*Instructions to follow:* State how many lines in the listing below include the string "must". The answer is the number alone.

═══ Source material

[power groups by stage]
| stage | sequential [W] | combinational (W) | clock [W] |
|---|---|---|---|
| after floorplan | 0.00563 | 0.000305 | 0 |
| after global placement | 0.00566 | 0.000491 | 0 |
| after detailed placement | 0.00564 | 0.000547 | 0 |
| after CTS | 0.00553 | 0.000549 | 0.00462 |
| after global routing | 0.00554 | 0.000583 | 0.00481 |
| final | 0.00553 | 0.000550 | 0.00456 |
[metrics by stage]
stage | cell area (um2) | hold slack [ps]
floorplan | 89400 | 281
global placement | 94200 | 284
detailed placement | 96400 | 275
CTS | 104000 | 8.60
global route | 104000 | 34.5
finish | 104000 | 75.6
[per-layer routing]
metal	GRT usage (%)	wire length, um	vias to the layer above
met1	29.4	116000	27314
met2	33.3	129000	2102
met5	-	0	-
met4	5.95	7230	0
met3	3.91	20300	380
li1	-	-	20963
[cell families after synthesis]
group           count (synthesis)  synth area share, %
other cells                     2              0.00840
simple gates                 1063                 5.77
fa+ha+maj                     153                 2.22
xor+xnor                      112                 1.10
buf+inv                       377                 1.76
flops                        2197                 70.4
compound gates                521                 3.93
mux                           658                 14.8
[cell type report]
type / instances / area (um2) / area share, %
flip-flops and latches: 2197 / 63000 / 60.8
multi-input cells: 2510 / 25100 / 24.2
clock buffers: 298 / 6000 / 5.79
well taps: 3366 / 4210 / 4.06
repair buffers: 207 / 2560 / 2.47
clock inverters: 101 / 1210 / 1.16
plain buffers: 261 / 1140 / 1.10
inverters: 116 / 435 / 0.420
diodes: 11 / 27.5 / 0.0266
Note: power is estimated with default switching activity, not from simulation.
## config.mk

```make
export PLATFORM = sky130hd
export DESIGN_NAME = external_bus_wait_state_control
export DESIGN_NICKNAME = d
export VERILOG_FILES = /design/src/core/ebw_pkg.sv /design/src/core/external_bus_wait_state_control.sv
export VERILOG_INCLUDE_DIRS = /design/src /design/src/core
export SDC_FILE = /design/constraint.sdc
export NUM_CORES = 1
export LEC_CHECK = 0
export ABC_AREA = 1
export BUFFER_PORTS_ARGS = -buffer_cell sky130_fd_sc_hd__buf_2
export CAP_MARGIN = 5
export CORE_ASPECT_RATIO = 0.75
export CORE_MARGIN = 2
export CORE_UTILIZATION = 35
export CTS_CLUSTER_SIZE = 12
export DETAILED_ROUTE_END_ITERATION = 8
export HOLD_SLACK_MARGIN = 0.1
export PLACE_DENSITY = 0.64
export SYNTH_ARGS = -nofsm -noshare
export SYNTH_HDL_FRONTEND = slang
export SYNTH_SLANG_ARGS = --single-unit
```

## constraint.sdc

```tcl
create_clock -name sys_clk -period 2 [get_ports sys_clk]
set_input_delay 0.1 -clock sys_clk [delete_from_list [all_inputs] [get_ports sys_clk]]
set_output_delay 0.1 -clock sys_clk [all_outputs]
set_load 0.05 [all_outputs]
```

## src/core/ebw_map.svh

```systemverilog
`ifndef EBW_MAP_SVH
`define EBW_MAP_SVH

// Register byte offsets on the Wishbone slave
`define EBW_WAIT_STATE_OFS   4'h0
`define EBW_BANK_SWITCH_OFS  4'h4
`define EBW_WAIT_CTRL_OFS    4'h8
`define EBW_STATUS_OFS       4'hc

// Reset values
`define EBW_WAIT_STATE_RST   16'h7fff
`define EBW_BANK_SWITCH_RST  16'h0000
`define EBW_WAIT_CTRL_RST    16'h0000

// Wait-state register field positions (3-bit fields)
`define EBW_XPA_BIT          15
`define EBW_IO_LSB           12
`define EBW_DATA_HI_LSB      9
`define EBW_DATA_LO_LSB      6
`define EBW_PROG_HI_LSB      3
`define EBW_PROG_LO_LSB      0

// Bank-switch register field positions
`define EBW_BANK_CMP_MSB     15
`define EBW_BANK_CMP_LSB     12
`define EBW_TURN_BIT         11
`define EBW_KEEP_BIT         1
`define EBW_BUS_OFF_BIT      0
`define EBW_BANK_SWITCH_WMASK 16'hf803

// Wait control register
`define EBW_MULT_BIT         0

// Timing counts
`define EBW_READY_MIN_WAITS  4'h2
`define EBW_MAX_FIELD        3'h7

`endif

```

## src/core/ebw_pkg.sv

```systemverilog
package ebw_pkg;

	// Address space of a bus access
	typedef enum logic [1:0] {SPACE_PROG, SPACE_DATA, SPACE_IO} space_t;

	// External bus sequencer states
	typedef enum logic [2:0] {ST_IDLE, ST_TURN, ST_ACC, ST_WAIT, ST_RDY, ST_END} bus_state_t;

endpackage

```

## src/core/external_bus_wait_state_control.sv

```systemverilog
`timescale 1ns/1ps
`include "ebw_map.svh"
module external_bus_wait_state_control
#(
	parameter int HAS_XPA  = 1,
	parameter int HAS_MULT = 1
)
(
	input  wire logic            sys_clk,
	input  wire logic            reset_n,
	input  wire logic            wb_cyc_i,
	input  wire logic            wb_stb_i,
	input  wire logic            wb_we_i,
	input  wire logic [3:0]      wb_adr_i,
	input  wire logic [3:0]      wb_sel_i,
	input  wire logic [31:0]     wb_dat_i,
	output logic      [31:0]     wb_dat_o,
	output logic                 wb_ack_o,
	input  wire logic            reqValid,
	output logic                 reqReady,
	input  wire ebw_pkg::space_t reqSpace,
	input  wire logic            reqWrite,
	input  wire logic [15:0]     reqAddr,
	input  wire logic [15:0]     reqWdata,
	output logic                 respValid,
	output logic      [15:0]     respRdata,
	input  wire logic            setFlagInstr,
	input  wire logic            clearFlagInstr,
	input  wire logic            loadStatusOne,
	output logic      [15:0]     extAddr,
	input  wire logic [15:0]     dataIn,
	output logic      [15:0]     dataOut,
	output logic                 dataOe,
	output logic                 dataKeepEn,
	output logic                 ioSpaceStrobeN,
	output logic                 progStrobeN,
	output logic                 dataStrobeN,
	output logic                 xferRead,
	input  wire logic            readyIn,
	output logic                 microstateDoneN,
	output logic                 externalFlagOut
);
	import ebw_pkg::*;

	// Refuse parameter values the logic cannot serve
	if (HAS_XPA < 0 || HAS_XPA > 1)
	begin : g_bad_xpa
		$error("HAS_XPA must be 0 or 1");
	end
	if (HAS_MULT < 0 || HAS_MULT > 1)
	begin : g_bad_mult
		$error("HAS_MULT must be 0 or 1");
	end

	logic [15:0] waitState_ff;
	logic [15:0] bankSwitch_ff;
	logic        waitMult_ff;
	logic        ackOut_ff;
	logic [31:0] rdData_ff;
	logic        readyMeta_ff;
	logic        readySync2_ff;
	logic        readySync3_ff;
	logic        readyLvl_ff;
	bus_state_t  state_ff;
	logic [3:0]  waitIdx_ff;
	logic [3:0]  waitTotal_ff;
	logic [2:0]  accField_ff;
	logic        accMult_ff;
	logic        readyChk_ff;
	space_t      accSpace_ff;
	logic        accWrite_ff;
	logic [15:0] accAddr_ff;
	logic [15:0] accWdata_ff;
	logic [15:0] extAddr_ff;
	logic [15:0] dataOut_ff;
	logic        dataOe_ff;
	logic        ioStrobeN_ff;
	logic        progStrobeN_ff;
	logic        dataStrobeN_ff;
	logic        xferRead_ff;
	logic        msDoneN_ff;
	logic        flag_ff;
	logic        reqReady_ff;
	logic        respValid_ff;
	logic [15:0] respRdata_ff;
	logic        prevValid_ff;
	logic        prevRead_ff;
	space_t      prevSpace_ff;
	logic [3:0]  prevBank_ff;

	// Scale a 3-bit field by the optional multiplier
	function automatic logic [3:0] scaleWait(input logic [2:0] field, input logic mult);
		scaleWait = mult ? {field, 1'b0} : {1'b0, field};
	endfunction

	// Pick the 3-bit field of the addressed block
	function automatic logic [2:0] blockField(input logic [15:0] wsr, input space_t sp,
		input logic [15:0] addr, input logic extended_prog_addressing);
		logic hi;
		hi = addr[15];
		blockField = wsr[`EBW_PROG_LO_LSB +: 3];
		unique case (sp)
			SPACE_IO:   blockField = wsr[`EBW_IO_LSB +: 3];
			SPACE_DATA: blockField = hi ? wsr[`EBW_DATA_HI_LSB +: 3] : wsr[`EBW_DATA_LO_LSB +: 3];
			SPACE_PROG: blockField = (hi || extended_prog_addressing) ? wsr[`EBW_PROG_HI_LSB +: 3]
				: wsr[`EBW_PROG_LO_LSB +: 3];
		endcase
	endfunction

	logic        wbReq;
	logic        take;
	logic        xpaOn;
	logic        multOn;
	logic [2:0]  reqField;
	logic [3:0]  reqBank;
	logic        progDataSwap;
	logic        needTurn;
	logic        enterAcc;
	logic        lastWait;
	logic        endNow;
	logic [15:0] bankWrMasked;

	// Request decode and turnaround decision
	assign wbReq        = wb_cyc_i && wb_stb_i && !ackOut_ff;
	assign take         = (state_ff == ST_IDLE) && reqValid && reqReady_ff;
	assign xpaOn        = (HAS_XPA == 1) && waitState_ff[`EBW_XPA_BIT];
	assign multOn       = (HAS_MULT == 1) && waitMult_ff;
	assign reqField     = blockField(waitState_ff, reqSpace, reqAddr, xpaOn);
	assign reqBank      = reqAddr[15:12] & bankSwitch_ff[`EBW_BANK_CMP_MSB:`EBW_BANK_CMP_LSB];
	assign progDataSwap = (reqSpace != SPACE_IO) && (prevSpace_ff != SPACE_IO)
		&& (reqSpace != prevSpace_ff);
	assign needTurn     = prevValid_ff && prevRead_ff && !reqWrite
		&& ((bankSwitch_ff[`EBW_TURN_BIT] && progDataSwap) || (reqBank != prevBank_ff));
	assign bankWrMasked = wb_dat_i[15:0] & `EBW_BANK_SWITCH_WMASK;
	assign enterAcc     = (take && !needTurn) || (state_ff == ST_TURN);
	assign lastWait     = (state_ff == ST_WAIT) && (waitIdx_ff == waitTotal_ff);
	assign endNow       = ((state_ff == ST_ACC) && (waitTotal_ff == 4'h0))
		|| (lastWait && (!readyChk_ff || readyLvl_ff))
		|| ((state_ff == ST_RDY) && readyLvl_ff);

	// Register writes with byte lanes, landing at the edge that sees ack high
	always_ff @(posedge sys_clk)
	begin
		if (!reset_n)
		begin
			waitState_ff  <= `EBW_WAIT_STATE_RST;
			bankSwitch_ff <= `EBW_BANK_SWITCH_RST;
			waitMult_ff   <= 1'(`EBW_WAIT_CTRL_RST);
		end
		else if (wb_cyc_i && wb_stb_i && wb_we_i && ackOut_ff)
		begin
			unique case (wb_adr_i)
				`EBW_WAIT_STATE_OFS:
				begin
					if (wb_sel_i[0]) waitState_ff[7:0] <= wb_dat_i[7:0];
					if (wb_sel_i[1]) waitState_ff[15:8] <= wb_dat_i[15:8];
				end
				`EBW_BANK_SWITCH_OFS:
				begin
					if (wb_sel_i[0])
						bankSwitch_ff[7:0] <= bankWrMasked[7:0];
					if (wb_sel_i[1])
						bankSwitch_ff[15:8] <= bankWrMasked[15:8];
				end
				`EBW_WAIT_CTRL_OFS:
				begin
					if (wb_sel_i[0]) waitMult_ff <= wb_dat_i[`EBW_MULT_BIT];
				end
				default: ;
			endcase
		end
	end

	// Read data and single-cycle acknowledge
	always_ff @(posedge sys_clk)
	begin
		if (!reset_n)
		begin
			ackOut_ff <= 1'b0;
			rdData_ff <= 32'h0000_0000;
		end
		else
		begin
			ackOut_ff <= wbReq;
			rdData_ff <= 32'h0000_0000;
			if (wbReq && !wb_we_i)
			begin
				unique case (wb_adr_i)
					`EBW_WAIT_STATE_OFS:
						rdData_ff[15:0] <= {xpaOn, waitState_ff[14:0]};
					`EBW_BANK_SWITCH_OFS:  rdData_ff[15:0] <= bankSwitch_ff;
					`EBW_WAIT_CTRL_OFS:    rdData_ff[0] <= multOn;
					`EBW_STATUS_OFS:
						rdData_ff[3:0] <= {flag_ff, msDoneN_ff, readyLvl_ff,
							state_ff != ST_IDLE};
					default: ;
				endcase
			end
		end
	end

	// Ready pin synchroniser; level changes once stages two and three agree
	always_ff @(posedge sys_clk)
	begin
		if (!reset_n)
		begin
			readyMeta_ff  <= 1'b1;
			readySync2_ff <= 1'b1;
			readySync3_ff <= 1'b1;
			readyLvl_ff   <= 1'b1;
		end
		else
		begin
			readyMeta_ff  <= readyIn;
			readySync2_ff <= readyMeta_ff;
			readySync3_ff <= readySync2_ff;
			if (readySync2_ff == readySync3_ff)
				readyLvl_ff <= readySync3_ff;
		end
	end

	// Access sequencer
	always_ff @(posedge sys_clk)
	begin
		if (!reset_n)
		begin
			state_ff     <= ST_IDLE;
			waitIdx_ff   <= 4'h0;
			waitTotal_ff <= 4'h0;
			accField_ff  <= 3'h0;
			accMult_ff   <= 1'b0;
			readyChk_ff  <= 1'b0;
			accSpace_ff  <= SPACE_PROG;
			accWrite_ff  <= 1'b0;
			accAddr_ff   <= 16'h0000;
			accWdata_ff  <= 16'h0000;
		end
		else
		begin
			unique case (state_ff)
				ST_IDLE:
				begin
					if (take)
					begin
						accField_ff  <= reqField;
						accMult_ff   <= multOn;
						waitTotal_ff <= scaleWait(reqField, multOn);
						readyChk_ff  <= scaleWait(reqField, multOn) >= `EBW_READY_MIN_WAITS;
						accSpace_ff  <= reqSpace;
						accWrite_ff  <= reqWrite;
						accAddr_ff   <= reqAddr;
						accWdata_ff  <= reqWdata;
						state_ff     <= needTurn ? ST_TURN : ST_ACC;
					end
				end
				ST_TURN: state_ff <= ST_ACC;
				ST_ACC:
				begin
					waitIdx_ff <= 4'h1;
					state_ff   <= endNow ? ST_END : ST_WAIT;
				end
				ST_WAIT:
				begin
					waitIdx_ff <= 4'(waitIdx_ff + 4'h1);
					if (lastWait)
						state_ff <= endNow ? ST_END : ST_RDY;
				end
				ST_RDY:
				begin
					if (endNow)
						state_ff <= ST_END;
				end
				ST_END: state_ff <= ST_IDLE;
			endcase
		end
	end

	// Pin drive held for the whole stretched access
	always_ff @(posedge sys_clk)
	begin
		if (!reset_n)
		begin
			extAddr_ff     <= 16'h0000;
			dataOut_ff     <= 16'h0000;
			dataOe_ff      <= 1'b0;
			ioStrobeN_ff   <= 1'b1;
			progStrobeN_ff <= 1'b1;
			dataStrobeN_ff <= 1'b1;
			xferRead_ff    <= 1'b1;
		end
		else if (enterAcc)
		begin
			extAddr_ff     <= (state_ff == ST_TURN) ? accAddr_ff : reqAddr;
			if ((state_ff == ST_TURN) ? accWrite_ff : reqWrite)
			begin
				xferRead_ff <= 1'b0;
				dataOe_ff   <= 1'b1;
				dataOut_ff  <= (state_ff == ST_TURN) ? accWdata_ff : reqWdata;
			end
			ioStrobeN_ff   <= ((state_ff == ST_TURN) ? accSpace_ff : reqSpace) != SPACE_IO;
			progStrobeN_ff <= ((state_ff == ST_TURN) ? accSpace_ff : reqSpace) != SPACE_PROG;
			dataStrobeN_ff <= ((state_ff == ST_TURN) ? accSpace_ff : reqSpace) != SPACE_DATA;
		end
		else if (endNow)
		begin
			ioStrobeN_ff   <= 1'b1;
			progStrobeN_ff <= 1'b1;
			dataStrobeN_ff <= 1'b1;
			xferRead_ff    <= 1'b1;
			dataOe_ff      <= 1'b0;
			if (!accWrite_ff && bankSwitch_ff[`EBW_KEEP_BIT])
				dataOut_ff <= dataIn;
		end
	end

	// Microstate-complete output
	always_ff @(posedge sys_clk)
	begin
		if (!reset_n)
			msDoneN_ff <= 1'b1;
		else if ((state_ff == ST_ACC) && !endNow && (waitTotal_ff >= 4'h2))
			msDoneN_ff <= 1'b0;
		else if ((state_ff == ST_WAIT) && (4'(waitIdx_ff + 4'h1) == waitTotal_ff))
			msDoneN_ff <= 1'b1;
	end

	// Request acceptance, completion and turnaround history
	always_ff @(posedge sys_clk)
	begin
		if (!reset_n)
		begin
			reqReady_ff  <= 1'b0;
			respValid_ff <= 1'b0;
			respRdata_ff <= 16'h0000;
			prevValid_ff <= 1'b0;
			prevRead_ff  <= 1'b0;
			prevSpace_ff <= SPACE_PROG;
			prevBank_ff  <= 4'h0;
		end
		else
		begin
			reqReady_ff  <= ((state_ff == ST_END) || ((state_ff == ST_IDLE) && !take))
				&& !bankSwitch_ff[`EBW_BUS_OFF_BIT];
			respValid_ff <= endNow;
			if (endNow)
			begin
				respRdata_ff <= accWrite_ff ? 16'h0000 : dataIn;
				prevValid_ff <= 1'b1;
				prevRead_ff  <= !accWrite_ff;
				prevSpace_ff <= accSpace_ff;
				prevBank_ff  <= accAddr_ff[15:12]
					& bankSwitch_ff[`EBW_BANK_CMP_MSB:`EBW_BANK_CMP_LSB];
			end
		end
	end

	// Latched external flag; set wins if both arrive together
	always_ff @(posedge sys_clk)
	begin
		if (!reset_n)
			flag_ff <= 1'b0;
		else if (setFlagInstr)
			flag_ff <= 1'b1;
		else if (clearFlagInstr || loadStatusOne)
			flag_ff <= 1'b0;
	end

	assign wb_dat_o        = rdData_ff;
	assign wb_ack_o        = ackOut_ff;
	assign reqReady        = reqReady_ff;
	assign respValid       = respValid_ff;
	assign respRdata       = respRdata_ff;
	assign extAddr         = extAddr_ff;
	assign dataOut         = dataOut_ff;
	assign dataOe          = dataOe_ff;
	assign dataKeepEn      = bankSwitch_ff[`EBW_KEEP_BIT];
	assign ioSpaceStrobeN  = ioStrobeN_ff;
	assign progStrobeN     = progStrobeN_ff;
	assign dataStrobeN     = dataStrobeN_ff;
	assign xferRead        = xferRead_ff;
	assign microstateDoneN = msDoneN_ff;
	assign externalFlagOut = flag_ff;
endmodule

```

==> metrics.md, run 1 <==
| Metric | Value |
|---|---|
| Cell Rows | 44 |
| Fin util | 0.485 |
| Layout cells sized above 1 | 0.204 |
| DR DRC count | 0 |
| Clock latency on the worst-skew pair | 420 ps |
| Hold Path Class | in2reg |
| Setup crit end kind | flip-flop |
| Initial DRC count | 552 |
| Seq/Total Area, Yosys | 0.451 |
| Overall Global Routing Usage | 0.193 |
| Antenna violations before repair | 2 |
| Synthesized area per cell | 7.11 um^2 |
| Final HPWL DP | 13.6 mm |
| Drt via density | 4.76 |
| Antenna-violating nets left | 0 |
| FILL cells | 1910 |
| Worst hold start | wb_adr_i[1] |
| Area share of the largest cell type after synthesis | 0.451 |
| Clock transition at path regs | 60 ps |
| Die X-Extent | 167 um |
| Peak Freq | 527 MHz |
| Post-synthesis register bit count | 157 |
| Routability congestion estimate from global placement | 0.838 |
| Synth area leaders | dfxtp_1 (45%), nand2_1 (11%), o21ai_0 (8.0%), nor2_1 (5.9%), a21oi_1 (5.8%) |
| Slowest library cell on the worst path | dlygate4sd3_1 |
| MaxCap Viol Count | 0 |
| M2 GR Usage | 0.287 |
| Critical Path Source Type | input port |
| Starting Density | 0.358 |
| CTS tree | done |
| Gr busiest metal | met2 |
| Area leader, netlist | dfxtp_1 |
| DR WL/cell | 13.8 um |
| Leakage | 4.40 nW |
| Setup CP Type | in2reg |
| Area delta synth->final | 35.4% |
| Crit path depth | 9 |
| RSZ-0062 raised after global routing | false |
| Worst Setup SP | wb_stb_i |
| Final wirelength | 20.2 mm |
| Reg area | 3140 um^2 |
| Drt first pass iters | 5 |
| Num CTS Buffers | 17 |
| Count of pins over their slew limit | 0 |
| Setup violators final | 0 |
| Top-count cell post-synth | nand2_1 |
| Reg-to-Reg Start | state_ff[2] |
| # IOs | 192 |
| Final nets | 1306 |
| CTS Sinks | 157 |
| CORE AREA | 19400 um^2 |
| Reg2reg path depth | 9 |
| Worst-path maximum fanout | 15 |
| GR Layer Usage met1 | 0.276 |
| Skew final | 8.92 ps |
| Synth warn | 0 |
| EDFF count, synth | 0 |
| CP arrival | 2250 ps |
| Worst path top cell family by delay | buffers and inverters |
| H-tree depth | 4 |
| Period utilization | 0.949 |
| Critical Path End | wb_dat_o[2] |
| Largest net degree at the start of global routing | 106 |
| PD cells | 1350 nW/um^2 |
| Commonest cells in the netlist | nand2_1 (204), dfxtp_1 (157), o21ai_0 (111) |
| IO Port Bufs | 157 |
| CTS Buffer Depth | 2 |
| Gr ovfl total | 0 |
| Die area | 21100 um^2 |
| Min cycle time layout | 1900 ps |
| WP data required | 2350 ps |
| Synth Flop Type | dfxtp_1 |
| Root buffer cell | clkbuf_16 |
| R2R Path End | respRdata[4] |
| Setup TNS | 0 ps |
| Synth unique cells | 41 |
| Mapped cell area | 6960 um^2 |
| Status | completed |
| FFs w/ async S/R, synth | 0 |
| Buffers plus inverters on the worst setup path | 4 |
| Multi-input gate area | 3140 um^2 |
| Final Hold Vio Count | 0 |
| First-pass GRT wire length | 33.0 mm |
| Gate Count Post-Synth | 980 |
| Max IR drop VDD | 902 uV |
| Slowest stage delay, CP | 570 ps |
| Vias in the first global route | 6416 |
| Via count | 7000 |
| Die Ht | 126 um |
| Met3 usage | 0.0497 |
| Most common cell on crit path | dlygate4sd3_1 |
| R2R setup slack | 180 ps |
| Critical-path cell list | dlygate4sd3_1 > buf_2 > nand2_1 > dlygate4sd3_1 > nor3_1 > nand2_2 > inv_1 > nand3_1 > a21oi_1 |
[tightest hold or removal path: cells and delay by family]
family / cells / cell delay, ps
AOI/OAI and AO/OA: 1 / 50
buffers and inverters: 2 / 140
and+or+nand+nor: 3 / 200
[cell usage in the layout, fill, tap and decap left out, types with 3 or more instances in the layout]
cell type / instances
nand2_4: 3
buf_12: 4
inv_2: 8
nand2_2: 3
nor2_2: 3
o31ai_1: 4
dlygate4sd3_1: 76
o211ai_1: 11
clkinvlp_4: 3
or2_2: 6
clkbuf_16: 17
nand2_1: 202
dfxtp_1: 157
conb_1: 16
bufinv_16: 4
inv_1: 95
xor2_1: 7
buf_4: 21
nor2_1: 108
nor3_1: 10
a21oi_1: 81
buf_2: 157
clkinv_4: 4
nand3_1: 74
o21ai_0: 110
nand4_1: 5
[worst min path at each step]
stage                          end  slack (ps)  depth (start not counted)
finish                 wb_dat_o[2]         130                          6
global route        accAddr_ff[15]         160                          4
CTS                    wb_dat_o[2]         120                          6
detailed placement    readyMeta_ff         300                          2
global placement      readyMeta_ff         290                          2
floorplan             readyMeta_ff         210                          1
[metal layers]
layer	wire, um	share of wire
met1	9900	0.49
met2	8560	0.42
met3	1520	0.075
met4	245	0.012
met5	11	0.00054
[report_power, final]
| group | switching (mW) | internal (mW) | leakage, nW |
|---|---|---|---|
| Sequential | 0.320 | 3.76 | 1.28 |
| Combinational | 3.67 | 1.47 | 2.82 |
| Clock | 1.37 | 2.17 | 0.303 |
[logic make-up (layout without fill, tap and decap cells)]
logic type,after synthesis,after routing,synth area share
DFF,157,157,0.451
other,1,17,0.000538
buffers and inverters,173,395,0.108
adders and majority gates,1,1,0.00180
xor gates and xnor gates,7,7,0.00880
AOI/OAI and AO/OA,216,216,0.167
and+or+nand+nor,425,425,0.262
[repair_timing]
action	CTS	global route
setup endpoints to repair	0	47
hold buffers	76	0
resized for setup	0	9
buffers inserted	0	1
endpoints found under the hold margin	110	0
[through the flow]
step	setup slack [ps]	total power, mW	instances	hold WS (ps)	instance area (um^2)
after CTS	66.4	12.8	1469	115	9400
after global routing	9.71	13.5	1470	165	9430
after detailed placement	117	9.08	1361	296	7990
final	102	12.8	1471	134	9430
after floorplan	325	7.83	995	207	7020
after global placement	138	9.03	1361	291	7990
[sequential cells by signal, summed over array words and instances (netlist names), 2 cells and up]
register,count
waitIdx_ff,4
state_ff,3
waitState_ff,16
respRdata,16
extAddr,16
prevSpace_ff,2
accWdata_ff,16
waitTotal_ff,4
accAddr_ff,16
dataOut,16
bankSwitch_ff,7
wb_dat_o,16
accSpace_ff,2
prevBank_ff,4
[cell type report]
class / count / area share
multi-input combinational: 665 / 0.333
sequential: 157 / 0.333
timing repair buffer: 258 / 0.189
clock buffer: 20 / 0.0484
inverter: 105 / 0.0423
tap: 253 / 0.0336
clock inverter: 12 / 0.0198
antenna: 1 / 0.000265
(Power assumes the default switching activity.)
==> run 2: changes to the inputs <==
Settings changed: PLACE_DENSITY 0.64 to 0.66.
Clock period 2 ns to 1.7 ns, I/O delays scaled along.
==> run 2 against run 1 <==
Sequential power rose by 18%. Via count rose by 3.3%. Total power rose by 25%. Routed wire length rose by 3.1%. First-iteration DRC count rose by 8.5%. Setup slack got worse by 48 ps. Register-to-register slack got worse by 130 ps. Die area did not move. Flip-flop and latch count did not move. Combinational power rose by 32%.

══════

*Task response:* 2